Bien des années plus tôt, dans sa pratique, elle avait compris qu’elle était élue lorsque Diana s’était révélée à elle au cours d’un sortilège de divination. Dès l’instant où son chemin lui était apparu, elle avait gagné en puissance et s’était élevée à la dignité de Grande Prêtresse de son coven.
Mais la pratique solitaire lui convenait mieux que les rituels en groupe. Elle aimait enseigner et continuait de tenir son blog, avec des milliers de lecteurs quotidiens. Mais elle avait pris ses distances avec les questions de pouvoir et ne faisait plus partie des gouvernants de leur communauté. Ce qui s’était passé ces deux derniers jours, en revanche, était grave. Très grave. Alors que les autres pratiquants se contentaient de prier et d’échanger des informations plus ou moins fiables, elle se sentait appelée à agir. Quitte à coopérer avec la police.

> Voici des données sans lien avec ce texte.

This design comes from an exercise in tuning for small area and few clock cycles per item on the open sky130 flow, not from production work. RTL that was checked went through simulation tests only; none was proved equivalent to the original.

==> job 8115 <==
==> flow/design.v (excerpt) <==
module yuyv_to_rgb_converter_unit (
    input  logic           i_clk,
    input  logic           i_rst_n,
    input  logic           i_yuyv_valid,
    output logic           o_yuyv_ready,
    input  logic [32:0]    i_yuyv_data,
    output logic           o_rgb_valid,
    input  logic           i_rgb_ready,
    output logic [48:0]    o_rgb_data
);
    yuv2rgb_pkg::t_yuyv_group w_in;
    yuv2rgb_pkg::t_rgb_pair   w_out;
    logic                     r_v;
    logic                     w_adv;
    assign w_adv        = !r_v || i_rgb_ready;
    assign o_yuyv_ready = w_adv;
    assign o_rgb_valid  = r_v;
    always_ff @(posedge i_clk) begin
        if (!i_rst_n) begin
            r_v <= 1'b0;
        end else if (w_adv) begin
            r_v <= i_yuyv_valid;
        end
    end
    assign w_in = yuv2rgb_pkg::t_yuyv_group'(i_yuyv_data);
    yuv2rgb_pkg::t_rgb_pair r_out;
    always_ff @(posedge i_clk) begin
        if (w_adv) begin
  ...
clock: 6.5 ns
lec_check: 0
cap_margin: 20
core_margin: 2
core_utilization: 40
slew_margin: 20
standard.sh (not shown) runs the stock make flow with config.mk's settings and CLKGATE_MAP_FILE= SYNTH_SCRIPT=/design/flow/synth_recipe.tcl, a recipe that flattens the netlist after the stock synthesis.
==> flow/flow/run.sh <==
#!/bin/bash
# Standard layout, with the port buffers made from plain buffers
# (sky130_fd_sc_hd__buf_1) instead of the default delay buffer cell.
set -e
export BUFFER_PORTS_ARGS="-buffer_cell sky130_fd_sc_hd__buf_1"
bash standard.sh > standard.log 2>&1
==> job 9131: changes against job 8115 <==
--- a/flow/design.v
+++ b/flow/design.v
@@ -48,24 +48,33 @@
 );
     yuv2rgb_pkg::t_yuyv_group w_in;
     yuv2rgb_pkg::t_rgb_pair   w_out;
     logic                     r_v;
     logic                     w_adv;
     assign w_adv        = !r_v || i_rgb_ready;
     assign o_yuyv_ready = w_adv;
     assign o_rgb_valid  = r_v;
+    logic r_v_in;
     always_ff @(posedge i_clk) begin
         if (!i_rst_n) begin
-            r_v <= 1'b0;
+            r_v_in <= 1'b0;
+            r_v    <= 1'b0;
         end else if (w_adv) begin
-            r_v <= i_yuyv_valid;
+            r_v_in <= i_yuyv_valid;
+            r_v    <= r_v_in;
         end
     end
-    assign w_in = yuv2rgb_pkg::t_yuyv_group'(i_yuyv_data);
+    yuv2rgb_pkg::t_yuyv_group r_in;
+    always_ff @(posedge i_clk) begin
+        if (w_adv) begin
+            r_in <= yuv2rgb_pkg::t_yuyv_group'(i_yuyv_data);
+        end
+    end
+    assign w_in = r_in;
     yuv2rgb_pkg::t_rgb_pair r_out;
     always_ff @(posedge i_clk) begin
         if (w_adv) begin
             r_out <= w_out;
         end
     end
     assign o_rgb_data = r_out;
     assign w_out.frame_end_out = w_in.frame_end;
Settings changed: CORE_UTILIZATION 40 to 60.
==> impl_metrics.py <==
metrics = {
    "logic_synthesis": {
        "syn_nets": 1574,
        "synth_compound_area_frac": 0.145,
    },
    "sta": {
        "fmax_mhz": 159,
    },
    "route": {
        "dr.first_iter.drc_count": 405,
    },
    "global_routing": {
        "grt_use_met2": 0.473,
    },
    "layout": {
        "multi_input_area_share": 0.657,
        "syn2layout_area_growth_pct": 11.4,
        "seq_share": 0.189,
        "multiInputCombCellCount": 898,
        "buffers": 131,
    },
    "cts": {
        "numCtsBuffers": 9,
    },
    "die": {
        "coreArea_mm2": 0.0195,
    },
    "run_status": {
        "status": "complete, no violations",
    },
}
Source of the figures above: job 9131
This is an optimization exercise on Yosys and OpenROAD, whose aim is small area, a short achievable clock period and few clock cycles per item, not a production implementation.
RTL that was checked went through simulation tests only; none was proved equivalent to the original.
Power figures rest on the tool's default switching activity, not on a simulated workload.

Design sobel_top, start of the top module:
module sobel_top #(
    parameter int IMG_WIDTH  = 160,
    parameter int IMG_HEIGHT = 120,
    parameter int ADDR_W     = 15
) (
    input  logic                 clk,
    input  logic                 rst_n,
    input  logic                 psel,
    input  logic                 penable,
    input  logic                 pwrite,
    input  sobel_pkg::apb_addr_t paddr,
    input  sobel_pkg::apb_data_t pwdata,
    output sobel_pkg::apb_data_t prdata,
    output logic                 pready,
    output logic                 pslverr,
    output logic                 src_rd_en,
    output logic [ADDR_W-1:0]    src_addr,
    input  sobel_pkg::rgb_t      src_data,
    output logic                 edge_we,
    output logic [ADDR_W-1:0]    edge_addr,
    output logic                 edge_bit
);
    localparam int L      = 12;
    localparam int K      = L - 2;
    localparam int NSTRIP = (IMG_HEIGHT - 2 + K - 1) / K;
    localparam int J_LAST = (IMG_HEIGHT - 1) - (NSTRIP - 1) * K;
    localparam int CH     = 2 * L + 3;
    localparam logic [ADDR_W-1:0] STEP_ROW   = ADDR_W'(IMG_WIDTH);
    localparam logic [ADDR_W-1:0] STEP_COL   = ADDR_W'(1 - (L - 1) * IMG_WIDTH);
    localparam logic [ADDR_W-1:0] STEP_STRIP = ADDR_W'(-IMG_WIDTH - (IMG_WIDTH - 1));
  ...
Size: roughly 1700 cells after synthesis, roughly 280 flip-flops, roughly 120 I/O pins, ~12000 µm² of cells after synthesis.
==> flow/config.mk <==
export PLATFORM = sky130hd
export DESIGN_NAME = sobel_top
export DESIGN_NICKNAME = sobel_top
export VERILOG_FILES = /design/flow/design.v
export SDC_FILE = /design/flow/constraint.sdc
export NUM_CORES = 4
export LEC_CHECK = 0
export CAP_MARGIN = 20
export CORE_MARGIN = 2
export CORE_UTILIZATION = 40
export CTS_CLUSTER_DIAMETER = 80
export CTS_CLUSTER_SIZE = 24
export SETUP_SLACK_MARGIN = 3.1
export SLEW_MARGIN = 20
==> flow/constraint.sdc <==
create_clock -name core_clock -period 5.5 [get_ports {clk}]
set_input_delay 1.1000 -clock core_clock [delete_from_list [all_inputs] [get_ports {clk}]]
set_output_delay 1.1000 -clock core_clock [all_outputs]
set_load 0.01 [all_outputs]
standard.sh (not shown) runs the stock make flow with config.mk's settings and CLKGATE_MAP_FILE= SYNTH_SCRIPT=/design/flow/synth_recipe.tcl, a recipe that flattens the netlist after the stock synthesis.
==> flow/flow/run.sh <==
#!/bin/bash
# The standard flow, with three changes to how the layout is made:
#  - Yosys's adder-cell mapping is off (adders are left as plain gates for ABC),
#  - ABC uses its area script,
#  - the port buffers are buf_2 cells instead of the slow delay-buffer cell that
#    buffer_ports picks by default.
set -euo pipefail
bash standard.sh ADDER_MAP_FILE= ABC_AREA=1 "BUFFER_PORTS_ARGS=-buffer_cell sky130_fd_sc_hd__buf_2" finish > flow_standard.log 2>&1
Testbench counts at the start, summed over its fixed seeds: cycles 368,928, frames 16.
Then changed:
--- a/flow/design.v
+++ b/flow/design.v
@@ -350,25 +350,25 @@
     input  sobel_pkg::apb_addr_t paddr,
     input  sobel_pkg::apb_data_t pwdata,
     output sobel_pkg::apb_data_t prdata,
     output logic                 pready,
     output logic                 pslverr,
     output logic                 src_rd_en,
     output logic [ADDR_W-1:0]    src_addr,
     input  sobel_pkg::rgb_t      src_data,
     output logic                 edge_we,
     output logic [ADDR_W-1:0]    edge_addr,
     output logic                 edge_bit
 );
-    localparam int L      = 12;
+    localparam int L      = 14;
     localparam int K      = L - 2;
     localparam int NSTRIP = (IMG_HEIGHT - 2 + K - 1) / K;
     localparam int J_LAST = (IMG_HEIGHT - 1) - (NSTRIP - 1) * K;
     localparam int CH     = 2 * L + 3;
     localparam logic [ADDR_W-1:0] STEP_ROW   = ADDR_W'(IMG_WIDTH);
     localparam logic [ADDR_W-1:0] STEP_COL   = ADDR_W'(1 - (L - 1) * IMG_WIDTH);
     localparam logic [ADDR_W-1:0] STEP_STRIP = ADDR_W'(-IMG_WIDTH - (IMG_WIDTH - 1));
     localparam logic [ADDR_W-1:0] EDGE_INIT  = ADDR_W'(-3 * IMG_WIDTH + (IMG_WIDTH - 1) - IMG_WIDTH - 1);
     logic [12:0] thresh;
     logic [3:0]  margin;
     logic        busy;
     logic        done;
@@ -522,36 +522,38 @@
     assign v0 = src_rd_en && (j >= 4'd2) && (x >= 8'd2);
     assign m0 = (x <= 8'(margin)) || ((9'(x) + 9'(margin)) > 9'(IMG_WIDTH))
              || (ry <= 7'(margin)) || ((8'(ry) + 8'(margin)) > 8'(IMG_HEIGHT));
     always_ff @(posedge clk or negedge rst_n) begin
         if (!rst_n) begin
             v       <= '0;
             edge_we <= 1'b0;
         end else begin
             v       <= {v[3:1], v0};
             edge_we <= v[4];
         end
     end
+    logic cnt_inc;
     always_ff @(posedge clk) begin
         m        <= {m[3:1], m0};
         edge_bit <= is_edge && !m[4];
+        cnt_inc  <= v[4] && is_edge && !m[4];
     end
-    assign cnt_next = cnt + 15'(edge_we && edge_bit);
+    assign cnt_next = cnt + 15'(cnt_inc);
     always_ff @(posedge clk) begin
         if (!busy) cnt <= '0;
         else       cnt <= cnt_next;
     end
     always_ff @(posedge clk or negedge rst_n) begin
         if (!rst_n) begin
             busy       <= 1'b0;
             done       <= 1'b0;
             last_count <= '0;
         end else if (start) begin
             busy <= 1'b1;
             done <= 1'b0;
-        end else if (busy && rd_done && (v == 4'd0) && !edge_we) begin
+        end else if (busy && rd_done && (v == 4'd0) && !cnt_inc) begin
             busy       <= 1'b0;
             done       <= 1'b1;
             last_count <= cnt;
         end
     end
 endmodule
Result: Global-route usage falls by 0.82 points; routed wire length falls by 6.9%; synthesized area falls by about 0.45%; sequential share of layout area rises by 2.7 points; count of clock-buffer cells in the layout rises by 1; final cell count falls by about 0.8%; power rises by about 1.5%.
Testbench counts after the change, summed over its fixed seeds: cycles 358,704, frames 16.


sobel_top, a different RTL version from the one above (not shown whole).
Size: about 1600 cells after synthesis, ~290 flip-flops, roughly 12000 µm² of cells after synthesis.
clock: 5.5 ns
lec_check: 0
cap_margin: 20
core_margin: 2
core_utilization: 40
cts_cluster_diameter: 80
cts_cluster_size: 24
setup_slack_margin: 3.1
slew_margin: 20
Scripts as last shown in full above: flow/flow/run.sh
Then changed:
--- a/flow/design.v
+++ b/flow/design.v
@@ -356,13 +356,13 @@
     output logic [ADDR_W-1:0]    src_addr,
     input  sobel_pkg::rgb_t      src_data,
     output logic                 edge_we,
     output logic [ADDR_W-1:0]    edge_addr,
     output logic                 edge_bit
 );
-    localparam int L      = 14;
+    localparam int L      = 12;
     localparam int K      = L - 2;
     localparam int NSTRIP = (IMG_HEIGHT - 2 + K - 1) / K;
     localparam int J_LAST = (IMG_HEIGHT - 1) - (NSTRIP - 1) * K;
     localparam int CH     = 2 * L + 3;
     localparam logic [ADDR_W-1:0] STEP_ROW   = ADDR_W'(IMG_WIDTH);
     localparam logic [ADDR_W-1:0] STEP_COL   = ADDR_W'(1 - (L - 1) * IMG_WIDTH);
Outcome: The changed run finished with timing, DRC and antenna clean; worst setup slack improved by 24 ps; sequential cell count falls by 16; final area is about the same; die area stays flat; combinational power rises by about 9%; global-route usage rises by 0.32 points; non-clock buffer count falls by 1; routed wire length rises by about 1.4%; sequential share of layout area falls by 2.2 points; clock skew rises by 10 ps.
Testbench counts after the change, summed over its fixed seeds: cycles 368,928, frames 16.
Only the layout flow was run in the first run of this note; the RTL was not checked for function there.

separate check: timing with driven ports:
No port has a modelled driver above. Below, the same layouts with a new extraction and two added sets of constraints.
Step 1: set_driving_cell puts a clkbuf_16 on clk and a buf_2 on each other input, an assumption about the parent block.
Step 2, shift: input delay + t, output delay - t, t = (earliest + latest rising clock arrival at the registers) / 2. This alone moves slack from input paths to output paths.
Three values: ideal, step 1, step 2; two values: the first two.
| run | shift t [ns] | setup WS [ns] | worst setup path after step 2 |
|---|---|---|---|
| the first run of note 1 | 0.546 | 3.172 / 3.124 / 2.884 | input to register |
| the second run of note 1 | 0.539 | 3.263 / 3.216 / 2.858 | input to register |
| the first run of note 2 | 0.548 | 3.245 / 3.245 / 2.746 | input to register |
| the second run of note 2 | 0.543 | 3.269 / 3.219 / 2.878 | input to register |
After both steps every run listed still meets setup and hold. For the first run of note 2, which loses most, drivers alone change the setup slack by 0.000 ns; drivers and shift together by -0.499 ns.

Si étonnant que cela puisse paraître, elle était fascinée par Taylor Jackson. Cette femme n’imaginait même pas à quel point elle était dominante. Dommage qu’elle ne puisse pas passer plus de temps avec elle pour essayer de vaincre son scepticisme. C’était sans grand espoir, cela dit. Le lieutenant Jackson était quelqu’un de profondément empirique. D’une solidité à toute épreuve, avec un sens très fort de la justice. Même confrontée à des preuves de l’existence de l’autre monde, elle trouverait une explication rationnelle.
Ariane alluma une nouvelle bougie, fixa la flamme et laissa monter une image mentale de Taylor Jackson. Les yeux étaient le trait dominant. Elle avait le regard d’Athéna, gris comme un après-midi d’orage, avec des nuages roulant dans un ciel de tourmente. L’œil droit était plus sombre que le gauche et la différence s’était accusée lorsqu’elle s’était mise en colère. Son nez était légèrement décalé, sa bouche assez grande et mobile. Derrière la frange de cils noirs épais, se cachaient des pouvoirs dont Taylor ignorait être dotée. Elle était juste mais ne portait pas de jugements, sceptique mais ouverte. Des qualités rares dans la population, et quasiment inimaginables chez un flic.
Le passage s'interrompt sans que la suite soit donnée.